La LOQ et la LOD pour le diazépam-d5 et le nordiazépam-d5 ont été déterminées dans des échantillons d’eaux usées traitées. Les limites de quantification ont été fixées à 5,0 pM (1,4 ng L-1) pour le diazépam-d5 et le nordiazépam-d5 où les rapports signal/bruit étaient d’environ 10 et la précision obtenue était de 12,7 et 15,9 RSD % (n = 3) pour les composés respectifs (tableau 3), c’est-à-dire dans la précision stipulée de 20 % . Les valeurs de LOQ obtenues dans la présente étude se situent dans la fourchette de ce qui a été obtenu dans d’autres études pour le diazépam et le nordiazépam dans des échantillons d’eaux usées traitées. Cependant, dans cette étude, un volume de 200 ml d’eau usée traitée a été extrait, en comparaison avec 75 ml dans notre méthode présentée. Les limites de détection étaient de 1,7 pM (0,49 ng L-1) et 2,0 pM (0,55 ng L-1) pour le diazépam-d5 et le nordiazépam-d5, respectivement (tableau 3).
Comme discuté ci-dessus ( » La stabilité du diazépam et du nordiazépam dans les échantillons aqueux acides et neutres « , figure 2), le diazépam et le nordiazépam se sont révélés stables pendant 12 jours à un pH d’échantillon de 7.0 lorsqu’ils sont stockés à température ambiante ou à 4 °C.
Quantification du diazépam et du nordiazépam dans les échantillons d’eau environnementale
La méthode LC-MS/MS développée a été appliquée aux échantillons d’eau environnementale pour la détermination du diazépam et du nordiazépam. Il faut souligner que la méthode développée peut être employée pour les déterminations du diazépam et du nordiazépam dans des échantillons environnementaux dans des conditions acides si des standards internes idéaux sont ajoutés aux échantillons avant le stockage, c’est-à-dire des composés marqués aux isotopes des composés cibles. Dans cette étude, les composés marqués aux isotopes, le diazépam-d5 et le nordiazépam-d5, ont été utilisés comme étalons internes pour compenser la transformation potentielle des composés et d’autres pertes ainsi que les variations au cours de l’analyse.

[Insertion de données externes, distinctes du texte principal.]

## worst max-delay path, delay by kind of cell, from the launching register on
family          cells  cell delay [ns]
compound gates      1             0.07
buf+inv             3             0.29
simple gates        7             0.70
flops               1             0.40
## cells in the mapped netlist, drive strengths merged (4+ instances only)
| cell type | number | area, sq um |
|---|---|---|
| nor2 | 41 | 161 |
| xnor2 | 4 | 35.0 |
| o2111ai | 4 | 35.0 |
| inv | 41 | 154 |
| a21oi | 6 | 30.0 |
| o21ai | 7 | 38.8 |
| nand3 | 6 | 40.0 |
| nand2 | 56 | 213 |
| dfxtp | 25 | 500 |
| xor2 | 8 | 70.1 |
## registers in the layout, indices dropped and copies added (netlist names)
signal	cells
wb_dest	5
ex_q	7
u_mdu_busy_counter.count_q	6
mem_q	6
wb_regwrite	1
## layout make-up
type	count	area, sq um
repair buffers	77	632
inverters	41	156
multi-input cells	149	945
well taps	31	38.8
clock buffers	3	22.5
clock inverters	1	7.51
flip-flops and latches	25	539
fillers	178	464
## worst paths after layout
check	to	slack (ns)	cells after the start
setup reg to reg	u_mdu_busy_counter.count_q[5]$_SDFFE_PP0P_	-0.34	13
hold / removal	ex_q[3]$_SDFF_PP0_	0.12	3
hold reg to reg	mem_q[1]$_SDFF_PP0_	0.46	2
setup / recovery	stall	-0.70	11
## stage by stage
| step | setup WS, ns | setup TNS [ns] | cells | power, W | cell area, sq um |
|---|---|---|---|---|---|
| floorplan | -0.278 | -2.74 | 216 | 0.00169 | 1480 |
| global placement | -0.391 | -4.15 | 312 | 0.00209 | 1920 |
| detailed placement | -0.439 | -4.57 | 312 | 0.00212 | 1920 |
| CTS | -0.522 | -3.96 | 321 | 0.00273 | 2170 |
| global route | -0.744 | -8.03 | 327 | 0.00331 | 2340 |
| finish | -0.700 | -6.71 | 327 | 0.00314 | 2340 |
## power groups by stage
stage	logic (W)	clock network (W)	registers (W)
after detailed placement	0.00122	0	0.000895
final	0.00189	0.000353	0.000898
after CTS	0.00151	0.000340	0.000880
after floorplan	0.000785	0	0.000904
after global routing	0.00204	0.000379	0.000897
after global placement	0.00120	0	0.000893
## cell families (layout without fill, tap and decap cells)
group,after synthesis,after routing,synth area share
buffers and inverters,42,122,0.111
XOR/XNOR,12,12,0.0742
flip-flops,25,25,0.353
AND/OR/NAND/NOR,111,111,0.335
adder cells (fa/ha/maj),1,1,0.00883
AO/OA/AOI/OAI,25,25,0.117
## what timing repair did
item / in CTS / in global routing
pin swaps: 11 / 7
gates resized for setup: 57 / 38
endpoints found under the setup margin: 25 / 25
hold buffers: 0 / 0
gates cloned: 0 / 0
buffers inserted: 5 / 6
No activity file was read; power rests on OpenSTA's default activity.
[src/rtl/fp_wb_arbiter.sv]
// Round-robin arbiter sharing the FP register-file writeback port across FP units.
// Optional sticky fflags accumulator enabled by defining FP_WB_FFLAGS_ACCUM_EN.
module fp_wb_arbiter #(
   parameter int unsigned NUM_UNITS  = 5,
   parameter int unsigned DATA_WIDTH = 64,
   parameter int unsigned ID_WIDTH   = 3,
   parameter int unsigned FLAG_WIDTH = 5
) (
   input  logic                             clk,
   input  logic                             rst,
   input  logic [NUM_UNITS-1:0]             unit_done,
   input  logic [NUM_UNITS*ID_WIDTH-1:0]    unit_id,
   input  logic [NUM_UNITS*DATA_WIDTH-1:0]  unit_rd,
   input  logic [NUM_UNITS*FLAG_WIDTH-1:0]  unit_fflags,
   output logic [NUM_UNITS-1:0]             unit_ack,
   output logic                             wb_valid,
   output logic [ID_WIDTH-1:0]              wb_id,
   output logic [DATA_WIDTH-1:0]            wb_rd,
   output logic [FLAG_WIDTH-1:0]            wb_fflags,
   output logic [NUM_UNITS-1:0]             wb_unit,
`ifdef FP_WB_FFLAGS_ACCUM_EN
   output logic [FLAG_WIDTH-1:0]            fflags_acc,
   input  logic                             fflags_clr,
`endif
   input  logic                             wb_ack
);

   localparam int unsigned PTR_W = (NUM_UNITS > 1) ? $clog2(NUM_UNITS) : 1;

   typedef enum logic {EMPTY = 1'b0, FULL = 1'b1} slot_t;

   slot_t            state;
   logic [PTR_W-1:0] rr_ptr;
   logic [PTR_W-1:0] cand;
   logic [PTR_W-1:0] grant_idx;
   logic [PTR_W-1:0] next_ptr;
   logic             grant_found;
   logic             can_load;
   logic             grant;

   assign wb_valid = (state == FULL);
   assign can_load = ~wb_valid | wb_ack;
   assign grant    = |unit_ack;
   assign next_ptr = (grant_idx == PTR_W'(NUM_UNITS - 1)) ? '0 : grant_idx + PTR_W'(1);

   // First requester at or above rr_ptr, wrapping modulo NUM_UNITS
   always_comb begin
      grant_found = 1'b0;
      grant_idx   = '0;
      cand        = '0;
      unit_ack    = '0;
      for (int unsigned k = 0; k < NUM_UNITS; k++) begin
         cand = PTR_W'((32'(rr_ptr) + k) % NUM_UNITS);
         if (!grant_found && unit_done[cand]) begin
            grant_found = 1'b1;
            grant_idx   = cand;
         end
      end
      if (!rst && can_load && grant_found)
         unit_ack[grant_idx] = 1'b1;
   end

   // Writeback slot: load on grant, release on ack, data held when released
   always_ff @(posedge clk or posedge rst) begin
      if (rst) begin
         state     <= EMPTY;
         wb_id     <= '0;
         wb_rd     <= '0;
         wb_fflags <= '0;
         wb_unit   <= '0;
         rr_ptr    <= '0;
      end else if (grant) begin
         state     <= FULL;
         wb_id     <= unit_id[grant_idx*ID_WIDTH +: ID_WIDTH];
         wb_rd     <= unit_rd[grant_idx*DATA_WIDTH +: DATA_WIDTH];
         wb_fflags <= unit_fflags[grant_idx*FLAG_WIDTH +: FLAG_WIDTH];
         wb_unit   <= unit_ack;
         rr_ptr    <= next_ptr;
      end else if (wb_ack) begin
         state     <= EMPTY;
      end
   end

`ifdef FP_WB_FFLAGS_ACCUM_EN
   logic accept;
   assign accept = wb_valid & wb_ack;

   // Sticky OR of accepted flags; a clear coinciding with an accept keeps only the new flags
   always_ff @(posedge clk or posedge rst) begin
      if (rst)
         fflags_acc <= '0;
      else if (fflags_clr)
         fflags_acc <= accept ? wb_fflags : '0;
      else if (accept)
         fflags_acc <= fflags_acc | wb_fflags;
   end
`endif

endmodule

[config.mk]
export PLATFORM = sky130hd
export DESIGN_NAME = fp_wb_arbiter
export DESIGN_NICKNAME = d
export VERILOG_FILES = /design/src/rtl/fp_wb_arbiter.sv
export SDC_FILE = /design/constraint.sdc
export NUM_CORES = 1
export LEC_CHECK = 0
export BUFFER_PORTS_ARGS = -buffer_cell sky130_fd_sc_hd__buf_2
export CAP_MARGIN = 10
export CORE_AREA = 5 5 173 175
export CTS_BUF_LIST = sky130_fd_sc_hd__clkbuf_4 sky130_fd_sc_hd__clkbuf_8
export DETAILED_ROUTE_END_ITERATION = 12
export DIE_AREA = 0 0 178 180
export HOLD_SLACK_MARGIN = 0.12
export PLACE_DENSITY = 0.67
export REMOVE_ABC_BUFFERS = 1
export SLEW_MARGIN = 25
export SYNTH_ARGS = -nofsm -noshare
export SYNTH_HDL_FRONTEND = slang
export SYNTH_SLANG_ARGS = --single-unit
[constraint.sdc]
create_clock -name clk -period 5.2 [get_ports clk]
set_input_delay 0.52 -clock clk [delete_from_list [all_inputs] [get_ports clk]]
set_output_delay 0.52 -clock clk [all_outputs]
set_load 0.01 [all_outputs]
==> results.cfg, run 1 <==
[outcome]
outcome = complete, no violations

[sta]
worst_slew_pin_slew_ns = 1.01
setup_viol = 0
fmax_mhz = 199
timing.final.crit_share = 0.967
whs_ns = 0.295
fin_crit_ns = 5.03
hold_viol_final = 0
clock_skew_ns = 0.0151
relSlewSlack = 0.327
drv_slew = 0

[worst_setup_path]
cp_max_fo = 8
worstPathArrival_ns = 4.51
r2r_slack_ns = 0.28
cp_slowest_stage_delay_ns = 0.42
worstPathRequired_ns = 4.68
slowest_stage = dfrtp_1
crit_type = flip-flop to output pin
start_kind = flip-flop
crit_chain = inv_2 -> ha_4 -> inv_1 -> ha_1 -> inv_1 -> ha_1 -> nor3_2 -> or3_4 -> nand2_1 -> ha_2 -> nor2b_1 -> o2bb2a_4 -> or3_4 -> a211oi_4 -> buf_6 -> nor3_2 -> nor4b_4 -> or2_4 -> nand2_2 -> nor2_2 -> buf_2
crit_path_end_kind = output pin

[global_route]
grt_pass1_vias = 12700
grt_max_degree = 162
grt_pass1_wl_um = 69900
grt_usage = 0.269
grt-ovfl-total = 0
grt_antenna_before_repair = 5

[cts]
cts_buffers = 9
cts_tree = built
cts_buffer_depth = 2
cts_hold_buf = 0
clk_latency_ns = 0.40
root_buffer = clkbuf_8
htreeDepth = 3
cts.clk_slew.worst_paths_ns = 0.10
cts.sinks = 81

[route]
vias = 13300
drt_iter0_drc = 1112
final_antenna_net_count = 0
wl_um = 46300
route.detailed.drc = 0
wl_per_cell_um = 21.2
drtPass1Iterations = 7
vias_per_cell = 6.10

[finish]
final_area_um2 = 13300
seqCellArea_um2 = 2030
final_nets = 2175
drive_above_1_share = 0.314
nFillCells = 2852
multi_input_area_um2 = 7230
syn2layout_area_growth_pct = 28.3
instances_no_fill = 2180

[place]
placed_cells = 2151
place_hpwl_um = 31900
placement.cell_area_um2 = 12800
io_buffers = 450
gp_congestion = 0.908

[yosys]
netlist_area_um2 = 10400
synth-async-reset-ratio = 1.00
avgSynthCellArea_um2 = 7.23
synth_flop_cell = dfrtp_1
ys_seq_elements = 81
ys_warn_count = 0
ys_types = 73
synth_edf_count = 0
yosysSeqAreaShare = 0.195
syn_inst = 1438

[floorplanning]
ioPinCount = 451
initial_core_util = 0.367
die_area_um2 = 32000
core-area_um2 = 28300
chipHeight_um = 180
die_x_um = 178
rows = 62

[run]
cap_violations = 0

[min_path]
worstHoldPathType = input port to async pin
-- synth_stat cells, types with 2 or more instances --
| master | count | area share |
|---|---|---|
| a21o_1 | 7 | 0.0051 |
| a22oi_1 | 2 | 0.0014 |
| nand3_1 | 9 | 0.0043 |
| mux2_2 | 2 | 0.0022 |
| a41oi_1 | 73 | 0.061 |
| and3_1 | 6 | 0.0036 |
| a211o_1 | 2 | 0.0017 |
| nand2_1 | 30 | 0.011 |
| o21a_1 | 2 | 0.0014 |
| a31oi_1 | 73 | 0.044 |
| dfrtp_1 | 81 | 0.19 |
| nor2b_1 | 9 | 0.0054 |
| nor2_1 | 158 | 0.057 |
| inv_2 | 2 | 0.00072 |
| o211ai_1 | 80 | 0.058 |
| inv_1 | 162 | 0.058 |
| a211oi_2 | 3 | 0.0036 |
| or2_2 | 6 | 0.0036 |
| buf_1 | 2 | 0.00072 |
| o31ai_1 | 2 | 0.0014 |
| o31a_1 | 2 | 0.0017 |
| nand2b_1 | 5 | 0.0030 |
| ha_1 | 20 | 0.024 |
| and2_1 | 76 | 0.046 |
| buf_6 | 3 | 0.0032 |
| o21ai_0 | 20 | 0.0096 |
| a221oi_1 | 3 | 0.0025 |
| xnor2_1 | 5 | 0.0042 |
| a211oi_1 | 75 | 0.054 |
| clkbuf_1 | 87 | 0.031 |
| buf_2 | 47 | 0.023 |
| or3_4 | 2 | 0.0022 |
| o2111ai_1 | 3 | 0.0025 |
| a32oi_1 | 72 | 0.061 |
| or3_1 | 5 | 0.0030 |
| and3b_1 | 2 | 0.0017 |
| nand4_1 | 7 | 0.0042 |
| nor3_1 | 8 | 0.0038 |
| o21ai_1 | 79 | 0.038 |
| mux2i_1 | 79 | 0.076 |
| buf_4 | 13 | 0.0094 |
| a21oi_1 | 82 | 0.039 |
| o211a_1 | 2 | 0.0019 |
-- per-stage QoR --
step | worst slack (ns) | utilization | setup TNS [ns]
floorplan | -8.26 | - | -650.45
global placement | 0.188 | 0.454 | 0
CTS | 0.00142 | 0.465 | 0
detailed placement | 0.0406 | 0.454 | 0
finish | 0.174 | 0.471 | 0
global route | -0.0668 | 0.471 | -0.168
-- final cells by class --
class	count	share of cell area
multi-input cells	1040	0.542
inverters	165	0.0466
well taps	384	0.0360
clock inverters	5	0.00938
flip-flops and latches	81	0.152
clock buffers	11	0.0113
repair buffers	490	0.202
diodes	4	0.000750
-- worst paths after layout --
kind,from,to,depth (start not counted)
hold reg to reg,wb_unit[0],wb_unit[0],2
hold / removal,rst,wb_fflags[3],2
max in group asynchronous,rst,wb_rd[10],3
setup reg to reg,rr_ptr[0],rr_ptr[0],24
setup / recovery,rr_ptr[0],unit_ack[2],21
min in group clk,unit_fflags[23],wb_fflags[3],3
-- placed cells by master (no fill, tap or decap), types with 29 or more instances in the layout --
cell and instances:
a31oi_1 73, o21ai_1 80, nor2_1 156, mux2i_1 79, inv_1 161, dfrtp_1 80
a21oi_1 82, buf_2 450, and2_1 74, nand2_1 29, o211ai_1 80, a211oi_1 74
a32oi_1 71, a41oi_1 72
-- metal layers --
metal / vias up / track usage / wire length (µm)
met2: 803 / 0.443 / 22400
met3: 112 / 0.0496 / 4250
li1: 6058 / - / -
met1: 6313 / 0.342 / 17800
met4: 4 / 0.115 / 1830
met5: - / 0 / 25
-- repair_timing --
action                                  CTS  global route
cloned                                    0             0
pin swaps                                 5             8
gates resized for setup                   6            25
setup buffers                             5             4
endpoints found under the setup margin    7             9
-- worst max-delay path: cells and delay by family, from the launching register on --
kind | cells | cell delay [ns]
simple gates | 10 | 1.78
fa+ha+maj | 4 | 0.90
buf+inv | 5 | 0.53
compound gates | 2 | 0.48
flops | 1 | 0.42
-- sequential cells by signal, summed over array words and instances, names as in the netlist --
| name | count |
|---|---|
| rr_ptr | 3 |
| wb_valid | 1 |
| wb_id | 3 |
| wb_rd | 64 |
| wb_unit | 5 |
| wb_fflags | 5 |
-- cell families after synthesis --
family,after synthesis,share of synthesized area
mux,83,0.0818
xor+xnor,7,0.00770
flops,81,0.195
fa+ha+maj,20,0.0241
simple gates,333,0.159
buf+inv,317,0.127
compound gates,597,0.405
Power of run 1 is left out: the tool's default activity adds up to more than one toggle a clock period on the data nets, which glitch-free logic cannot reach.
==> run 2, diff against run 1 <==
--- a/config.mk
+++ b/config.mk
@@ -7,12 +7,11 @@
 export LEC_CHECK = 0
 export BUFFER_PORTS_ARGS = -buffer_cell sky130_fd_sc_hd__buf_2
 export CAP_MARGIN = 10
-export CORE_AREA = 5 5 173 175
+export CORE_AREA = 5 5 174 176
 export CTS_BUF_LIST = sky130_fd_sc_hd__clkbuf_4 sky130_fd_sc_hd__clkbuf_8
 export DETAILED_ROUTE_END_ITERATION = 12
-export DIE_AREA = 0 0 178 180
+export DIE_AREA = 0 0 179 181
 export HOLD_SLACK_MARGIN = 0.12
-export PLACE_DENSITY = 0.67
 export REMOVE_ABC_BUFFERS = 1
 export SLEW_MARGIN = 25
 export SYNTH_ARGS = -nofsm -noshare
==> constraint.sdc (replaced) <==
create_clock -name clk -period 4.8 [get_ports clk]
set_input_delay 0.48 -clock clk [delete_from_list [all_inputs] [get_ports clk]]
set_output_delay 0.48 -clock clk [all_outputs]
set_load 0.01 [all_outputs]
==> run 2 against run 1 <==
Global-route usage up 0.92 points. Die area grew 1.1%. First-iteration DRC count decreased by 9.4%. Flip-flop and latch count unchanged. Worst setup slack got worse by 0.079 ns. Clock skew is 0.016 ns higher. Via count decreased by 0.57%. Final cell count grew 2.0%. Worst hold slack got worse by 0.055 ns. Count of clock-buffer cells in the layout stayed put. Register-to-register slack worse by 0.07 ns. Cell area up 4.0%. Critical path type unchanged.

Des échantillons d’eaux usées et d’eaux de surface traitées ont été analysés pour le diazépam et le nordiazépam. Il n’y avait pas de différences significatives, au niveau de 5 % dans un test t, entre les rapports ioniques obtenus pour les solutions standard (tableau 1) et ceux obtenus pour le diazépam ou le nordiazépam d’origine » naturelle » (P ≥ 0,07). Les concentrations de diazépam et de nordiazépam ont été déterminées à 8,5 (2,4 ng L-1) et 66 pM (18 ng L-1), respectivement. Dans les échantillons prélevés 14 jours plus tard dans la même station de traitement des eaux usées, les concentrations ont été déterminées comme étant de 7,5 (2,1 ng L-1) et 75 pM (20 ng L-1) pour le diazépam et le nordiazépam, respectivement. Ainsi, les concentrations de nordiazépam ont été déterminées comme étant environ un ordre de grandeur plus élevé que celles du diazépam. Ces résultats sont en accord avec les résultats d’autres études sur les effluents d’eaux usées . De plus, dans certains échantillons d’eaux usées traitées, rapportés dans la littérature, le nordiazépam a été quantifié, mais le diazépam n’a pas été détecté. Dans la présente étude, ni le diazépam ni le nordiazépam n’ont été détectés dans les eaux de surface prélevées dans la rivière Fyris, à 3 km en amont de la station d’épuration des eaux usées de Kungsängsverket, ce qui indique peu d’émissions d’eaux usées anthropiques en amont.